The main objective of the collaboration is to understand the dark sector of the Universe. Bingo aims to observe the 21-cm line corresponding to the hyperfine interaction of the atomic hydrogen. It will survey a sky area of 6000 square degrees in a redshift range from 0.127 to 0.449 (corresponding to a frequency span of 980 to 1260 MHz) with an angular resolution of ≈ 40 arcmin. Other relevant scientific goals are to develop instrumentation technology for observational cosmology and astrophysics and to study FAST Radio Bursts (FRBs) and periodic radio phenomena (Pulsars, RRAT, etc).

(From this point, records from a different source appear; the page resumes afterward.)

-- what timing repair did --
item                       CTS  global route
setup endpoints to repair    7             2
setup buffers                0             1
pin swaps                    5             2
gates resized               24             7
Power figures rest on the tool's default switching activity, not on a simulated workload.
[flow/design.v]
module example (ID, clock, state, next_state,clear, maxout,a1,a2,a3,b1,b2,b3,c1,c2,c3,d1,d2,d3,ss1,ss2,ss3,ss4);
    input clear,clock,a1,a2,a3,b1,b2,b3,c1,c2,c3,d1,d2,d3,ss1,ss2,ss3,ss4;
    output reg [11:0]ID;
    output reg [5:0]state;
    output reg [5:0]next_state;
    output reg [2:0]maxout;
   initial begin
    state = 5'd0;
    next_state = 5'd0;
    ID = 12'b100100100100;
   end
   always @(posedge clock)
    state = next_state;
   always @(state) begin
     case (state)
       5'd0 : begin
              ID = 12'b100100100100;
             end
       5'd1 : begin
               ID = 12'b100100100100;
             end 
       5'd2 : begin
               ID = 12'b100100100100;
             end            
       5'd3 : begin
               ID = 12'b100100100100;
             end 
       5'd4 : begin
               ID = 12'b100100100100;
             end     
       5'd5 : begin
               ID = 12'b100100100100;
             end
       5'd6 : begin
               ID = 12'b001100100100;
             end
       5'd7 : begin
               ID = 12'b001100100100;
             end
       5'd8 : begin
               ID = 12'b001100100100;
             end 
       5'd9 : begin
               ID = 12'b010100100100;
             end
       5'd10 : begin
               ID = 12'b100001100100;
             end
       5'd11 : begin
               ID = 12'b100001100100;
             end
       5'd12 : begin
               ID = 12'b100001100100;
             end
       5'd13 : begin
               ID = 12'b100010100100;
             end
       5'd14 : begin
               ID = 12'b100100001100;
             end
       5'd15 : begin
               ID = 12'b100100001100;
             end
       5'd16 : begin
               ID = 12'b100100001100;
             end
       5'd17 : begin
               ID = 12'b100100010100;
             end
       5'd18 : begin
               ID = 12'b100100100001;
             end
       5'd19 : begin
               ID = 12'b100100100001;
             end
       5'd20 : begin
               ID = 12'b100100100001;
             end
       5'd21 : begin
               ID = 12'b100100100010;
             end
       5'd22 : begin
               ID = 12'b100100100100;
             end
       5'd23 : begin
               ID = 12'b001100100100;
             end
       5'd24 : begin
               ID = 12'b100001100100;
             end
       5'd25 : begin
               ID = 12'b100100001100;
             end
       5'd26 : begin
               ID = 12'b100100100001;
             end     
        default: ID = 12'b100100100100;
     endcase
   end
  always @(state or clear or a1 or a2 or a3 or b1 or b2 or b3 or c1 or c2 or c3 or d1 or d2 or d3 or ss1 or ss2 or ss3 or ss4)
   begin
    if(clear)
     next_state = 5'd0;
    else
    begin
      case (state)
       5'd0 :begin
                if(ss1 || ss2 || ss3 || ss4)
                  next_state = 5'd22;
               else if (a1 || b1 || c1 || d1) 
                  next_state = 5'd1;
                else
                  next_state = 5'd0;
            end
       5'd1 : begin
                find_max(a1,a2,a3,b1,b2,b3,c1,c2,c3,d1,d2,d3,maxout);
                case (maxout)
                   1: next_state = 5'd2;
                   2: next_state = 5'd3;
                   3: next_state = 5'd4;
                   4: next_state = 5'd5; 
                  default: next_state = 5'd1;  
                endcase
              end
       5'd2: begin
                if(a1 && a2 && a3)
                  next_state = 5'd8;
                else if(a1 && a2 && ~a3)
                  next_state = 5'd7;
                 else
                  next_state = 5'd6;
            end
       5'd3: begin
                if(b1 && b2 && b3)
                  next_state = 5'd12;
                else if(b1 && b2 && ~b3)
                  next_state = 5'd11;
                else
                  next_state = 5'd10;
            end
       5'd4: begin
                if(c1 && c2 && c3)
                  next_state = 5'd16;
                else if(c1 && c2 && ~c3)
                  next_state = 5'd15;
                else
                  next_state = 5'd14;
            end
       5'd5: begin
                if(d1 && d2 && d3)
                  next_state = 5'd20;
                else if(d1 && d2 && ~d3)
                  next_state = 5'd19;
                else
                  next_state = 5'd18;
            end
       5'd6: begin
                 if(ss2||ss3||ss4||~a1||b2||c2||d2)
                  next_state = 5'd9;
                 else
                  next_state = 5'd6;
            end
       5'd7: begin
                if((~a1 && ~a2)||b3||c3||d3||ss2||ss3||ss4)
                  next_state = 5'd9;
                if(a1 && a2)
                  next_state = 5'd7;
                if(~a2 && a1)
                  next_state = 5'd6;
            end
       5'd8: begin
                  if((~a1 && ~a2 && ~a3)||ss2||ss3||ss4)
                    next_state = 5'd9;
                  if(a1 && a2 && a3)
                    next_state = 5'd8;
                  if(~a3 && a2 && a1)
                    next_state = 5'd7;
                  if(~a3 && ~a2 && a1)
                    next_state = 5'd6;
            end
       5'd9: begin
                 next_state = 5'd0;
       end
       5'd10: begin
                 if(ss1||ss3||ss4||~b1||a2||c2||d2)
                    next_state = 5'd13;
                 else
                    next_state = 5'd10;
             end
       5'd11: begin
                 if((~b1 && ~b2)||a3||c3||d3||ss1||ss3||ss4)
                    next_state = 5'd13;
                 if(b1 && b2)
                    next_state = 5'd11;
                 if(~b2 && b1)
                    next_state = 5'd10;
              end
       5'd12: begin
                 if((~b1 && ~b2 && ~b3)||ss1||ss3||ss4)
                    next_state = 5'd13;
                 if(b1 && b2 && b3)
                    next_state = 5'd12;
                 if(~b3 && b2 && b1)
                    next_state = 5'd11;
                 if(~b3 && ~b2 && b1)
                    next_state = 5'd10;
             end
       5'd13: begin
                 next_state = 5'd0;
       end
       5'd14: begin
                if(ss2||ss1||ss4||~c1||b2||a2||d2)
                   next_state = 5'd17;
                else
                   next_state = 5'd14;
       end
       5'd15: begin
                if((~c1 && ~c2)||b3||a3||d3||ss2||ss1||ss4)
                   next_state = 5'd17;
                if(c1 && c2)
                   next_state = 5'd15;
                if(~c2 && c1)
                   next_state = 5'd14;
             end
       5'd16: begin
                if((~c1 && ~c2 && ~c3)||ss2||ss1||ss4)
                  next_state = 5'd17;
                if(c1 && c2 && c3)
                  next_state = 5'd16;
                if(~c3 && c2 && c1)
                  next_state = 5'd15;
                if(~c3 && ~c2 && c1)
                  next_state = 5'd14;
            end
       5'd17: begin
                next_state = 5'd0;
             end
       5'd18: begin
                if(ss2||ss3||ss1||~d1||b2||c2||a2)
                 next_state = 5'd21;
               else
                 next_state = 5'd18;
             end
       5'd19: begin
               if((~d1 && ~d2)||b3||c3||a3||ss2||ss3||ss1)
                next_state = 5'd21;
               if(d1 && d2)
                 next_state = 5'd19;
              if(~d2 && d1)
                  next_state = 5'd18;
             end
       5'd20: begin
               if((~d1 && ~d2 && ~d3)||ss2||ss3||ss1)
                    next_state = 5'd21;
               if(d1 && d2 && d3)
                 next_state = 5'd20;
               if(~d3 && d2 && d1)
                 next_state = 5'd19;
               if(~d3 && ~d2 && d1)
                  next_state = 5'd18;
             end
       5'd21: begin
               next_state = 5'd0;
             end
       5'd22: begin
              if(ss1)
                next_state = 5'd23;
              else if(ss2)
                next_state = 5'd24;
              else if(ss3)
                next_state = 5'd25;
              else if(ss4)
                next_state = 5'd26;
             end
       5'd23: begin
              if(ss1)
                next_state = 5'd23;
              else
                next_state = 5'd9;
             end
       5'd24: begin
              if(ss2)
               next_state = 5'd24;
              else
               next_state = 5'd13;
             end
       5'd25: begin
              if(ss3)
                next_state = 5'd25;
              else
                next_state = 5'd17;
             end
       5'd26: begin
               if(ss4)
                 next_state = 5'd26;
               else
                 next_state = 5'd21;
             end
        default: next_state = 5'd0;
      endcase
     end
   end
  task find_max;
   input a1, a2, a3, b1, b2, b3, c1, c2, c3, d1, d2, d3;
   output reg [2:0] max;  
   reg [2:0] a, b, c, d;  
   begin
      a = {a1, a2, a3};
      b = {b1, b2, b3};
      c = {c1, c2, c3};
      d = {d1, d2, d3};
      if (a >= b) begin
         if (a >= c) begin
            if (a >= d)
               max = 1;  
            else
               max = 4;  
         end else begin
            if (c >= d)
               max = 3;  
            else
               max = 4;  
         end
      end else begin
         if (b >= c) begin
            if (b >= d)
               max = 2;  
            else
               max = 4;  
         end else begin
            if (c >= d)
               max = 3;  
            else
               max = 4;  
         end
      end
   end
endtask
endmodule
[flow/run.sh]
#!/bin/bash
# OpenROAD 26Q1-2900-gdf79404cd8, Yosys 0.63+post, stock flow scripts
make -C /OpenROAD-flow-scripts/flow DESIGN_CONFIG=/design/flow/config.mk WORK_HOME=/design/flow/orfs finish
[flow/config.mk]
export PLATFORM = sky130hd
export DESIGN_NAME = example
export DESIGN_NICKNAME = example
export VERILOG_FILES = /design/flow/design.v
export SDC_FILE = /design/flow/constraint.sdc
export NUM_CORES = 4
export LEC_CHECK = 1
export CORE_UTILIZATION = 40
[flow/constraint.sdc]
current_design example

set clk_period 2.7
set clk_io_pct 0.2

create_clock -name clk0 -period $clk_period [get_ports {clock}]

set non_clock_inputs [all_inputs -no_clocks]
set_input_delay [expr $clk_period * $clk_io_pct] -clock clk0 $non_clock_inputs
set_output_delay [expr $clk_period * $clk_io_pct] -clock clk0 [all_outputs]
==> out/results.txt <==
final hold vios: 0
die height: 78.8 µm
Power Density: 154 nW/µm²
Final HPWL DP: 6.64 mm
routed length per placed instance: 20.2 µm
FMAX: 0.412 GHz
global-route wire length before repair: 13.4 mm
final core utilization: 0.496
top-count cell post-synth: nand2_1
syn avg cell area: 7.28 µm²
YS warnings: 1
register pins left without a clock: 8
CP Buf/Inv Count: 2
vias in the first global route: 2475
Top FF cell, synth: dlxtn_1
worst path required time: 2160 ps
placed cell count: 423
Fill cells: 603
cts bufs inserted: 3
Netlist cell types: 74
CP Class: reg -> out
endpoints left unconstrained: 21
initial DRC count: 207
DRT Wirelength: 8.63 mm
largest stage delay on the critical path: 490 ps
YS chip area: 2360 µm²
CP Cell Sequence: buf_4, nor2b_1, nand2_1, nor2_1, clkdlybuf4s50_1
crit-path max FO: 10
Setup crit end kind: output pin
number of gates resized after cts: 0
Ant. Diodes: 0
top cells by count, synth: nand2_1 (29), ha_1 (22), nor2_1 (21)
Boundary Pins: 45
slowest CP cell: clkdlybuf4s50_1
setup bufs post-CTS: 0
router iterations before antenna repair: 7
grt ovf: 0
P&R area growth vs syn: 18.0%
CTS Hold Buffers Added: 0
cell type with the largest total area: ha_1
Die Size: 6200 µm²
Pre-Place Util: 0.420
Via density: 6.26
share of layout cells above drive strength 1: 0.0901
buffer levels on the longest clock path: 2
Post-synth regs: 13
synthesized area: 2360 µm²
total number of vias: 2675
Arr. time, crit path: 1890 ps
Cell Count, Final, Fillers Out: 427
DRC: 0
CTS tree: built
initial antenna violation count: 0
LEAKAGE: 0.00101 µW
tool warnings: 28
GRT Total Usage: 0.290
GP Congestion: 1.01
worst vdd ir: 0.000176 V
Max-slew headroom: 0.444
minimum period implied by the final worst setup slack: 2430 ps
IO Port Bufs: 42
Worst-path clk slew: 30 ps
Routed Antenna Nets: 0
# Cells Yosys: 324
die width: 78.8 µm
core area: 5610 µm²
crit start category: flop
Synth Instances: 324
TNS Setup: 0 ps
largest net degree at the start of global routing: 29
Crit path max-delay family: buffers and inverters
Max-area cell share: 0.117
Async SR Flop Fraction: 0
row cnt: 27
status: completed
H-tree Lvls: 1
Final Max Slew Viols: 0
Hold Crit Class: reg -> out
post-route clock period utilization: 0.899
max cap viols: 0
root buffer cell: clkbuf_8
number of flops mapped to enable cells by yosys: 0
Setup Viol. Count Final: 0
Least-Margin Pin Slew: 831 ps
largest cells by area after synthesis: ha_1 (12%), dlxtn_1 (5.1%), nand2_1 (4.6%)
unrepaired setup endpoints after global routing: no
[worst paths after layout]
| check | slack (ps) | from | to | cells after the start |
|---|---|---|---|---|
| hold / removal | 1610 | state[0]$_DFF_P_ | state[0] | 1 |
| setup / recovery | 270 | state[3]$_DFF_P_ | ID[1] | 5 |
[area by class of cell]
cell class | instances | area, µm² | area share
clock buffer | 4 | 45.0 | 0.0162
inverter | 14 | 52.6 | 0.0189
multi-input combinational | 270 | 1860 | 0.670
sequential | 13 | 220 | 0.0791
tap | 72 | 90.1 | 0.0324
timing repair buffer | 54 | 510 | 0.183
[cells in the final DEF (no fill, tap or decap), types with 3 or more instances in the layout]
cell	netlist	routed
a22oi_1	4	4
nor3b_1	3	3
clkbuf_8	6	3
nand2_1	29	29
nand4_1	9	9
xnor2_1	4	4
mux2i_1	4	4
nor3_1	15	15
ha_1	22	22
nor2_1	21	21
nor2b_1	14	14
o211ai_1	5	5
clkdlybuf4s50_1	0	42
buf_4	2	12
nor4b_1	4	4
a31oi_1	5	5
a41oi_1	4	4
nor4_1	5	5
a211oi_1	4	4
nand2b_1	5	5
and3_1	3	3
o22ai_1	4	4
o21ai_0	19	19
a32oi_1	3	3
dlxtn_1	8	8
a21oi_1	15	15
dfxtp_1	5	5
inv_1	12	12
nand3_1	13	13
[routing by layer]
layer | wire, µm | vias to the layer above | track usage
met5 | 0 | - | 0
met4 | 327 | 0 | 0.117
met3 | 610 | 30 | 0.0420
met2 | 3920 | 136 | 0.459
met1 | 3770 | 1225 | 0.397
li1 | - | 1284 | -
[registers in the layout (all words and copies together) (netlist names)]
register / count
state: 5
next_state: 5
maxout: 3
[where the power goes]
part	switching (µW)	internal, µW	total (µW)
Clock	33.0	101	134
Combinational	115	90.1	205
Sequential	2.61	87.5	90.1
[logic make-up after synthesis]
| logic type | count (synthesis) | synth area share |
|---|---|---|
| adder cells (fa/ha/maj) | 22 | 0.117 |
| buffers and inverters | 42 | 0.117 |
| XOR/XNOR | 6 | 0.0223 |
| latches | 8 | 0.0510 |
| multiplexers | 6 | 0.0265 |
| AND/OR/NAND/NOR | 143 | 0.343 |
| other | 1 | 0.00159 |
| AND-OR/OR-AND | 91 | 0.279 |
| flip-flops | 5 | 0.0425 |
[through the flow]
stage | total power (µW) | instance area [µm²] | hold WS (ps) | worst slack [ps]
finish | 429 | 2780 | 1610 | 274
global placement | 294 | 2740 | 1380 | 524
CTS | 433 | 2780 | 1620 | 295
floorplan | 205 | 2360 | 828 | 858
detailed placement | 295 | 2740 | 1380 | 531
global route | 465 | 2780 | 1650 | 87.9
Power is estimated from default activity; no workload was simulated.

The requirements for the first phase of the project consider a large reflector system (two 40 m-class dishes in a crossed-Dragone configuration), illuminating a focal plane with 28 horns to measure the sky with 2 circular polarisations in a drift scan mode to produce measurements of the radiation in intensity as well as the circular polarisation.
Bingo will use SKARABs2 as its digital backends, with the nominal capability of processing 16384 FFT channels.
The pipeline objective is to produce a time series, which can be turned into maps that simulate the signal picked up by the BINGO during a given period of operation.
The simulations are fundamental tools to investigate different constructive and operational scenarios of BINGO, as well as of its outriggers.
BINGO was designed to be constructed with 28 feed horns. Each horn operates in the frequency range between 980 ≤ ν ≤ 1260 MHz, and a point in the sky drifts across a given horn beam during ≈ 2.7 minutes per day.